Most meds can be obtained at the farmacia without prescription just take in your old package and they will refill it. I think only for a month though. I have been able to get all my meds without a prescription.


----------



## EmmaLouUK (Aug 4, 2008)

Burriana Babs said:


> Most meds can be obtained at the farmacia without prescription just take in your old package and they will refill it. I think only for a month though. I have been able to get all my meds without a prescription.


Hi Burriana,
Thanks, I ama aware that the farmacia is fab, my problem is that my DR wrote a prescription for a years supply but over here the pharmacies are pathetic and wont give me the years supply of microgynon30 even though its only the contriceptive pill >.< So I still have another 6months worth of the pill on my prescription if I do not claim it I will have my DR on my back and I don't need that lmao! I hate them as it is. I will try and get the 6months over here but I'm not holding up much hope tbh.

Emma


----------



## Burriana Babs (Nov 22, 2007)

EmmaLouUK said:


> Hi Burriana,
> Thanks, I ama aware that the farmacia is fab, my problem is that my DR wrote a prescription for a years supply but over here the pharmacies are pathetic and wont give me the years supply of microgynon30 even though its only the contriceptive pill >.< So I still have another 6months worth of the pill on my prescription if I do not claim it I will have my DR on my back and I don't need that lmao! I hate them as it is. I will try and get the 6months over here but I'm not holding up much hope tbh.
> 
> Emma


Here is what I would do Emma. I would go back to the DR and tell him that they would only fill it for the 6 months and have him write you another for the additional 6 months and then take it to a different chemist and have it filled. Problem solved.


----------



## EmmaLouUK (Aug 4, 2008)

Burriana Babs said:


> Here is what I would do Emma. I would go back to the DR and tell him that they would only fill it for the 6 months and have him write you another for the additional 6 months and then take it to a different chemist and have it filled. Problem solved.
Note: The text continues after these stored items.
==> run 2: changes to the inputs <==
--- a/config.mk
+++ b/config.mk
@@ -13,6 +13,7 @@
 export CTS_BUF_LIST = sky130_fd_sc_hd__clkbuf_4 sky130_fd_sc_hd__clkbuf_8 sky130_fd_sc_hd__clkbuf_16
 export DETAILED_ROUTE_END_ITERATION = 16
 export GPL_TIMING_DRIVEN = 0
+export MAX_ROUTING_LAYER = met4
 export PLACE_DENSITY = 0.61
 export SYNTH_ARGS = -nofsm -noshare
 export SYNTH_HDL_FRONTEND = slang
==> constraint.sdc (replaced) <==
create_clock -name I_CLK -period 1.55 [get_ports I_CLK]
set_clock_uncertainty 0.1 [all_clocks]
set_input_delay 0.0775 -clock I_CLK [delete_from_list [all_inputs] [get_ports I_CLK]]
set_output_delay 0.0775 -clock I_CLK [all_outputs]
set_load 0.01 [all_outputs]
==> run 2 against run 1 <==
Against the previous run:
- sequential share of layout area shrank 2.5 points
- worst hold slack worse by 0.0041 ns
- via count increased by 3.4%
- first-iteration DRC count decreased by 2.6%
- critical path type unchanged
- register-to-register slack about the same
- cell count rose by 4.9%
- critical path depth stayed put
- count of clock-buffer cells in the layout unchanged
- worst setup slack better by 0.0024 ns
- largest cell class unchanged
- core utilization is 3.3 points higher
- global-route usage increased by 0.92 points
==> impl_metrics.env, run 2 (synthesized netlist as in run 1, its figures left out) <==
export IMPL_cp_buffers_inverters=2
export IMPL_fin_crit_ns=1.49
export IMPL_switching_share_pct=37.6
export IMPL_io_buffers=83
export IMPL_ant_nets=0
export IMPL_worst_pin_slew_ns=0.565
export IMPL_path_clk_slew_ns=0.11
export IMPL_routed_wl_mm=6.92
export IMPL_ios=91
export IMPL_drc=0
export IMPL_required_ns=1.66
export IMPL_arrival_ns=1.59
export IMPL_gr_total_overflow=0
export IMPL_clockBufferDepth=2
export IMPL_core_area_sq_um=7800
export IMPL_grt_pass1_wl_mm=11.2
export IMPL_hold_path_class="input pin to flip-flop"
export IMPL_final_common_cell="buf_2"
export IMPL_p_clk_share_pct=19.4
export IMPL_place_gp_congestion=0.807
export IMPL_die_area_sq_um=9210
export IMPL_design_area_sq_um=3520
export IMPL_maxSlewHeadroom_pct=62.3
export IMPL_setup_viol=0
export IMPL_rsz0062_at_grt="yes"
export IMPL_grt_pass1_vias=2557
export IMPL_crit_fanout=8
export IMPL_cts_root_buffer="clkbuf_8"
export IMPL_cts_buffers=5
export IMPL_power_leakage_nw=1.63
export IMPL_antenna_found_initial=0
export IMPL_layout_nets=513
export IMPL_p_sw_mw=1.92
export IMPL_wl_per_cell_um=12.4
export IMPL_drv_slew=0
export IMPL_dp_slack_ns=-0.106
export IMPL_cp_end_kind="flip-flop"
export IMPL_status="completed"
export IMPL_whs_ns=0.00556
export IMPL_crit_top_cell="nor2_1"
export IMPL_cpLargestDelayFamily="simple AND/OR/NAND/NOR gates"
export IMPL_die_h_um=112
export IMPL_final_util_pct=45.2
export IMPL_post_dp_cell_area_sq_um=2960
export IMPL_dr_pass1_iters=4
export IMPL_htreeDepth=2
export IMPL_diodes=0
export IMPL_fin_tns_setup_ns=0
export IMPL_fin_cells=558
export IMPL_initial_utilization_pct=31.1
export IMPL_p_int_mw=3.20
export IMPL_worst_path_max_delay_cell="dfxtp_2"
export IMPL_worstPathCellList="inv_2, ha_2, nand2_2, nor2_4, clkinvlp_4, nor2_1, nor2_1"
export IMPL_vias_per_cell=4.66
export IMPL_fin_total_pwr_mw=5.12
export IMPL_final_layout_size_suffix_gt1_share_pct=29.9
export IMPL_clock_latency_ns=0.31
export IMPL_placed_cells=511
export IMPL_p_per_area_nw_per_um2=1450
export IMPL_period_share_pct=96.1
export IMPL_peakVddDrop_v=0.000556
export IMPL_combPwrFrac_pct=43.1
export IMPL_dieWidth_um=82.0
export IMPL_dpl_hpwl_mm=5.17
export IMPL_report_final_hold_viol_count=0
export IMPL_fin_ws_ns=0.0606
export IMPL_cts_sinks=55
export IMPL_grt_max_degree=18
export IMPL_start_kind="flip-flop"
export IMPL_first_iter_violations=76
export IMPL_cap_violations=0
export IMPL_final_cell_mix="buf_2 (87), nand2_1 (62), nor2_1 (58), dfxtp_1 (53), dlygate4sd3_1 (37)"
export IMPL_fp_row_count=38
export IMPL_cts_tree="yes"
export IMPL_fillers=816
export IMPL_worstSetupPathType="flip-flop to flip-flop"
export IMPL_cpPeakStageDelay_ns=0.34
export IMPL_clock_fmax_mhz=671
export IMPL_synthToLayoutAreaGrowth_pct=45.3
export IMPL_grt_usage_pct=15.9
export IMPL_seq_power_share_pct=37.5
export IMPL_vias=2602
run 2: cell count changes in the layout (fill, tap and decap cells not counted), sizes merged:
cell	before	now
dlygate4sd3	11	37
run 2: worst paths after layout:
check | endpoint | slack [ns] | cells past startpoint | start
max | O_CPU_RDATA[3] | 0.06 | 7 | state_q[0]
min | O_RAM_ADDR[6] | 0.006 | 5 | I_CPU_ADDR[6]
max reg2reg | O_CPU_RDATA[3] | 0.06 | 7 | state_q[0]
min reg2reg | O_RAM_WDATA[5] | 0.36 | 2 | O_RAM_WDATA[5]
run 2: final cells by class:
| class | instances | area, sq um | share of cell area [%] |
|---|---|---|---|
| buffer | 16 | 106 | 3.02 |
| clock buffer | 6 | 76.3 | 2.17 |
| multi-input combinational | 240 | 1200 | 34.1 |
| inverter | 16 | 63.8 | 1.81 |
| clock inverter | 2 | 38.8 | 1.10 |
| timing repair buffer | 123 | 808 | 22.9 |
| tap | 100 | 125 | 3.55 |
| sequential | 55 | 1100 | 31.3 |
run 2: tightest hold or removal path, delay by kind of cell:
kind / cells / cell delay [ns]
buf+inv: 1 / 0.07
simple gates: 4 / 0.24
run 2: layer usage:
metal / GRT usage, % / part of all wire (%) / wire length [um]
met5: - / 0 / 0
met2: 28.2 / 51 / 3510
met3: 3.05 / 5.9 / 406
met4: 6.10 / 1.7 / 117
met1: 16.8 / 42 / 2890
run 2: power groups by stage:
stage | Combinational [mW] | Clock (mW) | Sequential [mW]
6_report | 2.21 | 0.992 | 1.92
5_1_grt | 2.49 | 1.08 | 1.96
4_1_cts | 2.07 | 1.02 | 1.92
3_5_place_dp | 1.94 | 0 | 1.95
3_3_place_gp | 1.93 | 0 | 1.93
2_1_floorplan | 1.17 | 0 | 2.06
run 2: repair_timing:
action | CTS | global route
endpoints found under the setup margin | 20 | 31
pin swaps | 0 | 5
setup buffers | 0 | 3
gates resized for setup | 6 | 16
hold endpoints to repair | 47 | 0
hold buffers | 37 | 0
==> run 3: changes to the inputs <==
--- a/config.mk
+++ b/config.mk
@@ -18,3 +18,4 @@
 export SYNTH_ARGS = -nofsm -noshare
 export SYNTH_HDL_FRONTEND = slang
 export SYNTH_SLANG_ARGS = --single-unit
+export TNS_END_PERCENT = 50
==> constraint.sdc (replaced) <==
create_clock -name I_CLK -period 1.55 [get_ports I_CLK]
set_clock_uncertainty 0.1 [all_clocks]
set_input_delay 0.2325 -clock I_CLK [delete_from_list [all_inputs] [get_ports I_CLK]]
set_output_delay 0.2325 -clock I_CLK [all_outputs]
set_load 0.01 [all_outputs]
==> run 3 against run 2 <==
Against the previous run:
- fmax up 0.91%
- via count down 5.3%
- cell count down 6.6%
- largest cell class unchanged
==> config.mk <==
export PLATFORM = sky130hd
export DESIGN_NAME = x_sram_sched
export DESIGN_NICKNAME = d
export VERILOG_FILES = /design/src/rtl/x_sram_sched.sv
export SDC_FILE = /design/constraint.sdc
export NUM_CORES = 1
export LEC_CHECK = 0
export ABC_AREA = 1
export BUFFER_PORTS_ARGS = -buffer_cell sky130_fd_sc_hd__buf_2
export CAP_MARGIN = 20
export CORE_MARGIN = 2
export CORE_UTILIZATION = 50
export DETAILED_ROUTE_END_ITERATION = 6
export PLACE_DENSITY = 0.79
export SYNTH_ARGS = -nofsm -noshare
export SYNTH_HDL_FRONTEND = slang
export SYNTH_SLANG_ARGS = --single-unit
==> constraint.sdc <==
create_clock -name i_clk -period 3.8 [get_ports i_clk]
set_input_delay 0.19 -clock i_clk [delete_from_list [all_inputs] [get_ports i_clk]]
set_output_delay 0.19 -clock i_clk [all_outputs]
set_load 0.02 [all_outputs]
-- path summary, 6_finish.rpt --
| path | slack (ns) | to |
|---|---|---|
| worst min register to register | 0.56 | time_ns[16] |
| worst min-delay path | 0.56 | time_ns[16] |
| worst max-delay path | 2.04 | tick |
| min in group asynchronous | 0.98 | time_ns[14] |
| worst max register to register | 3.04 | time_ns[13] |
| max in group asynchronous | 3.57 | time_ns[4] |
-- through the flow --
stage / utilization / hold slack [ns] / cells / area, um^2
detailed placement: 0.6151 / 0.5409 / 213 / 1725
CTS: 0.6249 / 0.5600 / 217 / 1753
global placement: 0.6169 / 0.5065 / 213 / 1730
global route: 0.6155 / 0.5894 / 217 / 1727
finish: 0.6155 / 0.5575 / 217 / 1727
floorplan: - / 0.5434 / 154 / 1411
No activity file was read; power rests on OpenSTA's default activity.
--- config.mk ---
export PLATFORM = sky130hd
export DESIGN_NAME = control_address_sequencer_flat
export DESIGN_NICKNAME = d
export VERILOG_FILES = /design/src/rtl/control_address_sequencer_pkg.sv /design/src/rtl/control_address_sequencer_if.sv /design/src/rtl/control_address_sequencer_next_address_mux.sv /design/src/rtl/control_address_sequencer.sv /design/src/flat_wrapper.sv
export SDC_FILE = /design/constraint.sdc
export NUM_CORES = 1
export LEC_CHECK = 0
export CAP_MARGIN = 20
export CORE_ASPECT_RATIO = 1.4
export CORE_MARGIN = 1.5
export CORE_UTILIZATION = 25
export DETAILED_ROUTE_END_ITERATION = 10
export PLACE_DENSITY = 0.54
export SLEW_MARGIN = 30
export SYNTH_ARGS = -nofsm -noshare
export SYNTH_HDL_FRONTEND = slang
export SYNTH_SLANG_ARGS = --single-unit
--- constraint.sdc ---
create_clock -name clk -period 1.9 [get_ports clk]
set_input_delay 0.38 -clock clk [delete_from_list [all_inputs] [get_ports clk]]
set_output_delay 0.38 -clock clk [all_outputs]
set_load 0.05 [all_outputs]
--- src/rtl/control_address_sequencer_pkg.sv ---
// Shared control-unit constants: next-address source encodings used by both the
// next-state address selector and the control address sequencer.
package control_address_sequencer_pkg;

  typedef logic [1:0] sel_t;

  localparam sel_t SEL_ENCODER = 2'b00;
  localparam sel_t SEL_FETCH   = 2'b01;
  localparam sel_t SEL_CR      = 2'b10;
  localparam sel_t SEL_INCR    = 2'b11;

  localparam int WAIT_W = 8;

endpackage
<file path="src/rtl/legv8_pkg.sv">
`default_nettype none
// ============================================================================
// Package  : legv8_pkg
// Purpose  : LEGv8 op codes, opcode fields and immediate widths shared with decode
// Revision : 1.0
// ============================================================================
package legv8_pkg;

    typedef enum logic [3:0] {
        ADDI = 4'd0,
        ADDS = 4'd1,
        SUBS = 4'd2,
        B    = 4'd3,
        BLT  = 4'd4,
        BL   = 4'd5,
        BR   = 4'd6,
        CBZ  = 4'd7,
        LDUR = 4'd8,
        STUR = 4'd9
    } op_e;

    localparam logic [9:0]  c_opc_addi  = 10'b1001000100;
    localparam logic [10:0] c_opc_adds  = 11'b10101011000;
    localparam logic [10:0] c_opc_subs  = 11'b11101011000;
    localparam logic [5:0]  c_opc_b     = 6'b000101;
    localparam logic [5:0]  c_opc_bl    = 6'b100101;
    localparam logic [7:0]  c_opc_bcond = 8'b01010100;
    localparam logic [7:0]  c_opc_cbz   = 8'b10110100;
    localparam logic [10:0] c_opc_br    = 11'b11010110000;
    localparam logic [10:0] c_opc_ldur  = 11'b11111000010;
    localparam logic [10:0] c_opc_stur  = 11'b11111000000;

    localparam logic [4:0]  COND_LT     = 5'b01011;

    localparam int c_imm9_w  = 9;
    localparam int c_imm12_w = 12;
    localparam int c_imm19_w = 19;
    localparam int c_imm26_w = 26;

    typedef struct packed {
        logic        ok;
        logic [31:0] word;
    } enc_t;

    // True when the 26-bit request immediate is a sign extension of a w-bit value.
    function automatic logic fits_signed(input logic [25:0] imm, input int w);
        logic r;
        r = 1'b1;
        for (int i = w; i < c_imm26_w; i++) begin
            if (imm[i] != imm[w-1]) r = 1'b0;
        end
        return r;
    endfunction

endpackage
`default_nettype wire

</file>
<file path="src/rtl/sync_fifo.sv">
`default_nettype none
// ============================================================================
// Module   : sync_fifo
// Purpose  : Single-clock FIFO, power-of-2 depth, optional first-word-fall-through
// Revision : 1.0
// ============================================================================
module sync_fifo #(
    parameter int unsigned WIDTH = 32,
    parameter int unsigned DEPTH = 4,
    parameter bit          FWFT  = 1'b1
) (
    input  logic                     clk,
    input  logic                     reset_n,
    input  logic                     clear,
    input  logic                     push,
    input  logic [WIDTH-1:0]         din,
    input  logic                     pop,
    output logic [WIDTH-1:0]         dout,
    output logic                     full,
    output logic                     empty,
    output logic [$clog2(DEPTH):0]   count
);
    localparam int unsigned c_aw = $clog2(DEPTH);

    logic [WIDTH-1:0] r_mem [DEPTH];
    logic [c_aw-1:0]  r_wptr;
    logic [c_aw-1:0]  r_rptr;
    logic [c_aw:0]    r_count;
    logic             w_push;
    logic             w_pop;

    assign full   = (r_count == (c_aw+1)'(DEPTH));
    assign empty  = (r_count == '0);
    assign count  = r_count;
    assign w_push = push && !full;
    assign w_pop  = pop && !empty;

    always_ff @(posedge clk or negedge reset_n) begin
        if (!reset_n) begin
            r_wptr  <= '0;
            r_rptr  <= '0;
            r_count <= '0;
        end else if (clear) begin
            r_wptr  <= '0;
            r_rptr  <= '0;
            r_count <= '0;
        end else begin
            if (w_push) r_wptr <= r_wptr + c_aw'(1);
            if (w_pop)  r_rptr <= r_rptr + c_aw'(1);
            case ({w_push, w_pop})
                2'b10:   r_count <= r_count + (c_aw+1)'(1);
                2'b01:   r_count <= r_count - (c_aw+1)'(1);
                default: ;
            endcase
        end
    end

    always_ff @(posedge clk) begin
        if (w_push) r_mem[r_wptr] <= din;
    end

    generate
        if (FWFT) begin : g_fwft
            assign dout = r_mem[r_rptr];
        end else begin : g_std
            logic [WIDTH-1:0] r_dout;
            always_ff @(posedge clk or negedge reset_n) begin
                if (!reset_n)   r_dout <= '0;
                else if (w_pop) r_dout <= r_mem[r_rptr];
            end
            assign dout = r_dout;
        end
    endgenerate

endmodule
`default_nettype wire

</file>
<file path="src/rtl/legv8_instr_encoder.sv">
`default_nettype none
// ============================================================================
// Module   : legv8_instr_encoder
// Purpose  : Packs symbolic LEGv8 requests into words and streams them to imem
// Revision : 1.0
// ============================================================================
module legv8_instr_encoder
    import legv8_pkg::*;
#(
    parameter int unsigned FIFO_DEPTH = 4,
    parameter logic [63:0] BASE_ADDR  = 64'h0,
    parameter int unsigned MAX_WORDS  = 1024
) (
    input  logic        clk,
    input  logic        reset_n,
    input  logic        start,
    input  logic        finish,
    input  logic        req_valid,
    output logic        req_ready,
    input  logic [3:0]  req_op,
    input  logic [4:0]  req_rd,
    input  logic [4:0]  req_rn,
    input  logic [4:0]  req_rm,
    input  logic [25:0] req_imm,
    output logic        imem_we,
    input  logic        imem_ready,
    output logic [63:0] imem_addr,
    output logic [31:0] imem_wdata,
    output logic        err,
    output logic        full,
    output logic        done,
    output logic [10:0] word_count
);
    localparam int unsigned c_cnt_w = $clog2(FIFO_DEPTH) + 1;

    typedef enum logic [1:0] {
        S_IDLE  = 2'd0,
        S_LOAD  = 2'd1,
        S_FLUSH = 2'd2,
        S_DONE  = 2'd3
    } state_e;

    state_e             r_state;
    state_e             w_state_nxt;
    logic [63:0]        r_addr;
    logic [10:0]        r_count;
    logic               r_err;
    logic [c_cnt_w-1:0] w_occ;
    logic               w_fifo_full;
    logic               w_fifo_empty;
    logic [31:0]        w_fifo_dout;
    logic [31:0]        w_total;
    logic               w_accept;
    logic               w_push;
    logic               w_pop;
    enc_t               w_enc;

    function automatic enc_t encode(input logic [3:0] op, input logic [4:0] rd,
                                    input logic [4:0] rn, input logic [4:0] rm,
                                    input logic [25:0] imm);
        enc_t e;
        e.ok   = 1'b1;
        e.word = '0;
        case (op)
            ADDI: begin
                e.ok   = ((imm >> c_imm12_w) == '0);
                e.word = {c_opc_addi, imm[c_imm12_w-1:0], rn, rd};
            end
            ADDS: e.word = {c_opc_adds, rm, 6'b0, rn, rd};
            SUBS: e.word = {c_opc_subs, rm, 6'b0, rn, rd};
            B:    e.word = {c_opc_b, imm};
            BL:   e.word = {c_opc_bl, imm};
            BLT: begin
                e.ok   = fits_signed(imm, c_imm19_w);
                e.word = {c_opc_bcond, imm[c_imm19_w-1:0], COND_LT};
            end
            CBZ: begin
                e.ok   = fits_signed(imm, c_imm19_w);
                e.word = {c_opc_cbz, imm[c_imm19_w-1:0], rd};
            end
            BR:   e.word = {c_opc_br, 16'b0, rd};
            LDUR: begin
                e.ok   = fits_signed(imm, c_imm9_w);
                e.word = {c_opc_ldur, imm[c_imm9_w-1:0], 2'b00, rn, rd};
            end
            STUR: begin
                e.ok   = fits_signed(imm, c_imm9_w);
                e.word = {c_opc_stur, imm[c_imm9_w-1:0], 2'b00, rn, rd};
            end
            default: e.ok = 1'b0;
        endcase
        return e;
    endfunction

    assign w_enc    = encode(req_op, req_rd, req_rn, req_rm, req_imm);
    // Buffered words count against the limit so the FIFO never overshoots MAX_WORDS.
    assign w_total  = 32'(r_count) + 32'(w_occ);
    assign req_ready = (r_state == S_LOAD) && !w_fifo_full && (w_total < MAX_WORDS);
    assign w_accept = req_valid && req_ready;
    assign w_push   = w_accept && w_enc.ok && !start;
    assign imem_we  = !w_fifo_empty;
    assign w_pop    = imem_we && imem_ready && !start;

    assign imem_addr  = r_addr;
    assign imem_wdata = w_fifo_dout;
    assign word_count = r_count;
    assign err        = r_err;
    assign full       = (32'(r_count) == MAX_WORDS);
    assign done       = (r_state == S_DONE);

    sync_fifo #(
        .WIDTH (32),
        .DEPTH (FIFO_DEPTH),
        .FWFT  (1'b1)
    ) u_fifo (
        .clk     (clk),
        .reset_n (reset_n),
        .clear   (start),
        .push    (w_push),
        .din     (w_enc.word),
        .pop     (w_pop),
        .dout    (w_fifo_dout),
        .full    (w_fifo_full),
        .empty   (w_fifo_empty),
        .count   (w_occ)
    );

    always_ff @(posedge clk or negedge reset_n) begin
        if (!reset_n) begin
            r_state <= S_IDLE;
            r_addr  <= BASE_ADDR;
            r_count <= '0;
            r_err   <= 1'b0;
        end else begin
            r_state <= w_state_nxt;
            r_err   <= w_accept && !w_enc.ok && !start;
            if (start) begin
                r_addr  <= BASE_ADDR;
                r_count <= '0;
            end else if (w_pop) begin
                r_addr  <= r_addr + 64'd4;
                r_count <= r_count + 11'd1;
            end
        end
    end

    always_comb begin
        w_state_nxt = r_state;
        if (start) begin
            w_state_nxt = S_LOAD;
        end else begin
            case (r_state)
                S_LOAD:  if (finish) w_state_nxt = S_FLUSH;
                S_FLUSH: if (w_fifo_empty) w_state_nxt = S_DONE;
                default: ;
            endcase
        end
    end

endmodule
`default_nettype wire

</file>
==> src/rtl/weight_loader.sv <==
// Command-driven weight row fetcher: issues buffer reads under a FIFO credit rule and streams rows out.
// Optional feature: define WEIGHT_LOADER_ZERO_PAD_EN to pad every command to MATRIX_WIDTH rows with zero rows.
module weight_loader
  import tpu_pkg::*;
#(
  parameter int  MATRIX_WIDTH = 4,
  parameter int  READ_LATENCY = 3,
  parameter int  FIFO_DEPTH   = 4,
  localparam int RW           = $clog2(MATRIX_WIDTH + 1),
  localparam int IW           = $clog2(MATRIX_WIDTH)
) (
  input  logic                          clk,
  input  logic                          rst,
  input  logic                          enable,
  input  logic                          cmd_valid,
  output logic                          cmd_ready,
  input  weight_addr_type               cmd_addr,
  input  logic [RW-1:0]                 cmd_rows,
  output logic                          buf_en,
  output weight_addr_type               buf_addr,
  input  byte_type [MATRIX_WIDTH-1:0]   buf_data,
  output logic                          row_valid,
  input  logic                          row_ready,
  output byte_type [MATRIX_WIDTH-1:0]   row_data,
  output logic [IW-1:0]                 row_index,
  output logic                          row_last,
  output logic                          busy,
  output logic                          done
);

`ifdef WEIGHT_LOADER_ZERO_PAD_EN
  localparam bit PAD_EN = 1'b1;
`else
  localparam bit PAD_EN = 1'b0;
`endif

  localparam int CW = $clog2(FIFO_DEPTH + 1);
  localparam int OW = $clog2(READ_LATENCY + 1);
  localparam int DW = MATRIX_WIDTH * $bits(byte_type);

  weight_loader_state_type state_q, state_d;
  weight_addr_type         base_q, base_d;
  logic [RW-1:0]           rows_q, rows_d;
  logic [RW-1:0]           issued_q, issued_d;
  logic [RW-1:0]           out_idx_q, out_idx_d;
  logic [READ_LATENCY-1:0] sr_q, sr_d;
  logic                    done_q, done_d;

  logic [RW-1:0]           rows_clamped;
  logic [RW-1:0]           last_idx;
  logic [OW-1:0]           outstanding;
  logic [CW-1:0]           fifo_count;
  logic                    fifo_empty;
  logic [DW-1:0]           fifo_rd_data;
  logic                    credit_ok;
  logic                    real_phase;
  logic                    cmd_acc;
  logic                    row_hs;
  logic                    last_hs;

  assign rows_clamped = (cmd_rows > RW'(MATRIX_WIDTH)) ? RW'(MATRIX_WIDTH) : cmd_rows;
  assign last_idx     = PAD_EN ? RW'(MATRIX_WIDTH - 1) : rows_q - RW'(1);
  assign real_phase   = (out_idx_q < rows_q);
  assign cmd_acc      = cmd_valid & cmd_ready;
  assign row_hs       = enable & row_valid & row_ready;
  assign last_hs      = row_hs & row_last;

  // Reads still in flight plus rows already buffered must leave room for the read being issued.
  always_comb begin
    outstanding = '0;
    for (int i = 0; i < READ_LATENCY; i++) outstanding = outstanding + OW'(sr_q[i]);
  end
  assign credit_ok = (32'(outstanding) + 32'(fifo_count)) < 32'(FIFO_DEPTH);

  always_ff @(posedge clk) begin
    if (!rst) state_q <= IDLE;
    else if (enable) state_q <= state_d;
  end

  always_comb begin
    state_d = state_q;
    unique case (state_q)
      IDLE: begin
        if (cmd_acc) begin
          if (rows_clamped != '0) state_d = FETCH;
          else if (PAD_EN)        state_d = DRAIN;
        end
      end
      FETCH: if (buf_en && (issued_q + RW'(1) == rows_q)) state_d = DRAIN;
      DRAIN: if (last_hs) state_d = IDLE;
      default: state_d = IDLE;
    endcase
  end

  always_comb begin
    busy      = (state_q != IDLE);
    cmd_ready = enable && (state_q == IDLE);
    buf_en    = enable && (state_q == FETCH) && (issued_q < rows_q) && credit_ok;
    buf_addr  = base_q + weight_addr_type'(issued_q);
    row_valid = busy && (real_phase ? !fifo_empty : PAD_EN);
    row_data  = (row_valid && real_phase) ? fifo_rd_data : '0;
    row_index = out_idx_q[IW-1:0];
    row_last  = row_valid && (out_idx_q == last_idx);
    done      = done_q;
  end

  always_comb begin
    base_d    = base_q;
    rows_d    = rows_q;
    issued_d  = issued_q;
    out_idx_d = out_idx_q;
    done_d    = 1'b0;
    sr_d      = (sr_q << 1) | READ_LATENCY'(buf_en);
    if (cmd_acc) begin
      base_d    = cmd_addr;
      rows_d    = rows_clamped;
      issued_d  = '0;
      out_idx_d = '0;
      done_d    = (rows_clamped == '0) && !PAD_EN;
    end
    if (buf_en) issued_d = issued_q + RW'(1);
    if (row_hs) out_idx_d = last_hs ? '0 : out_idx_q + RW'(1);
    if (last_hs) done_d = 1'b1;
  end

  always_ff @(posedge clk) begin
    if (!rst) begin
      base_q    <= '0;
      rows_q    <= '0;
      issued_q  <= '0;
      out_idx_q <= '0;
      sr_q      <= '0;
      done_q    <= 1'b0;
    end else if (enable) begin
      base_q    <= base_d;
      rows_q    <= rows_d;
      issued_q  <= issued_d;
      out_idx_q <= out_idx_d;
      sr_q      <= sr_d;
      done_q    <= done_d;
    end
  end

  // Pad rows never enter the FIFO; only real rows pop it.
  weight_loader_fifo #(
    .DEPTH (FIFO_DEPTH),
    .WIDTH (DW)
  ) u_fifo (
    .clk     (clk),
    .rst     (rst),
    .enable  (enable),
    .wr_en   (sr_q[READ_LATENCY-1]),
    .wr_data (buf_data),
    .rd_en   (row_hs & real_phase),
    .rd_data (fifo_rd_data),
    .count   (fifo_count),
    .empty   (fifo_empty)
  );

endmodule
I am afraid it is not that simple lol!I have tried that but because all of the medication prescribed is recorded and all under you M number lol they know what you have and how much to give you. My father is a theatre nurse so my medical knowledge is pretty good and on how the system works, basically all i need to know is simple will the Farmacia accept the prescription from a UK DR and allow me to collect the extra contraceptive pill or will I have to pay for it? I just need to know where I stand on this as I like to think of my self as a level headed 18 year old girl, I don't plan on starting a family YET! so if i cannot get the prescription sorted in Spain I will have to find a way to make sure I have the supply! its the one thing I rely on.
Emma


----------



## Burriana Babs (Nov 22, 2007)

EmmaLouUK said:


> I am afraid it is not that simple lol!I have tried that but because all of the medication prescribed is recorded and all under you M number lol they know what you have and how much to give you. My father is a theatre nurse so my medical knowledge is pretty good and on how the system works, basically all i need to know is simple will the Farmacia accept the prescription from a UK DR and allow me to collect the extra contraceptive pill or will I have to pay for it? I just need to know where I stand on this as I like to think of my self as a level headed 18 year old girl, I don't plan on starting a family YET! so if i cannot get the prescription sorted in Spain I will have to find a way to make sure I have the supply! its the one thing I rely on.
> Emma


I am sure you will be able to get he pills here with our without a prescription. I would think that the worst that can happen is that you may have to go to the ambulatorio and let them prescribe them if you start to run short. I am also pretty sure the cost will be minimal here as all of my meds are at least 70 per cent cheaper than I have ever had to pay for them. I really would not worry about it, but your wise to be prepared especially since you are so young. Good for you girl wish there were more your women like you. Sounds as though you have your head in the correct place.


----------



## EmmaLouUK (Aug 4, 2008)

Burriana Babs said:


> I am sure you will be able to get he pills here with our without a prescription. I would think that the worst that can happen is that you may have to go to the ambulatorio and let them prescribe them if you start to run short. I am also pretty sure the cost will be minimal here as all of my meds are at least 70 per cent cheaper than I have ever had to pay for them. I really would not worry about it, but your wise to be prepared especially since you are so young. Good for you girl wish there were more your women like you. Sounds as though you have your head in the correct place.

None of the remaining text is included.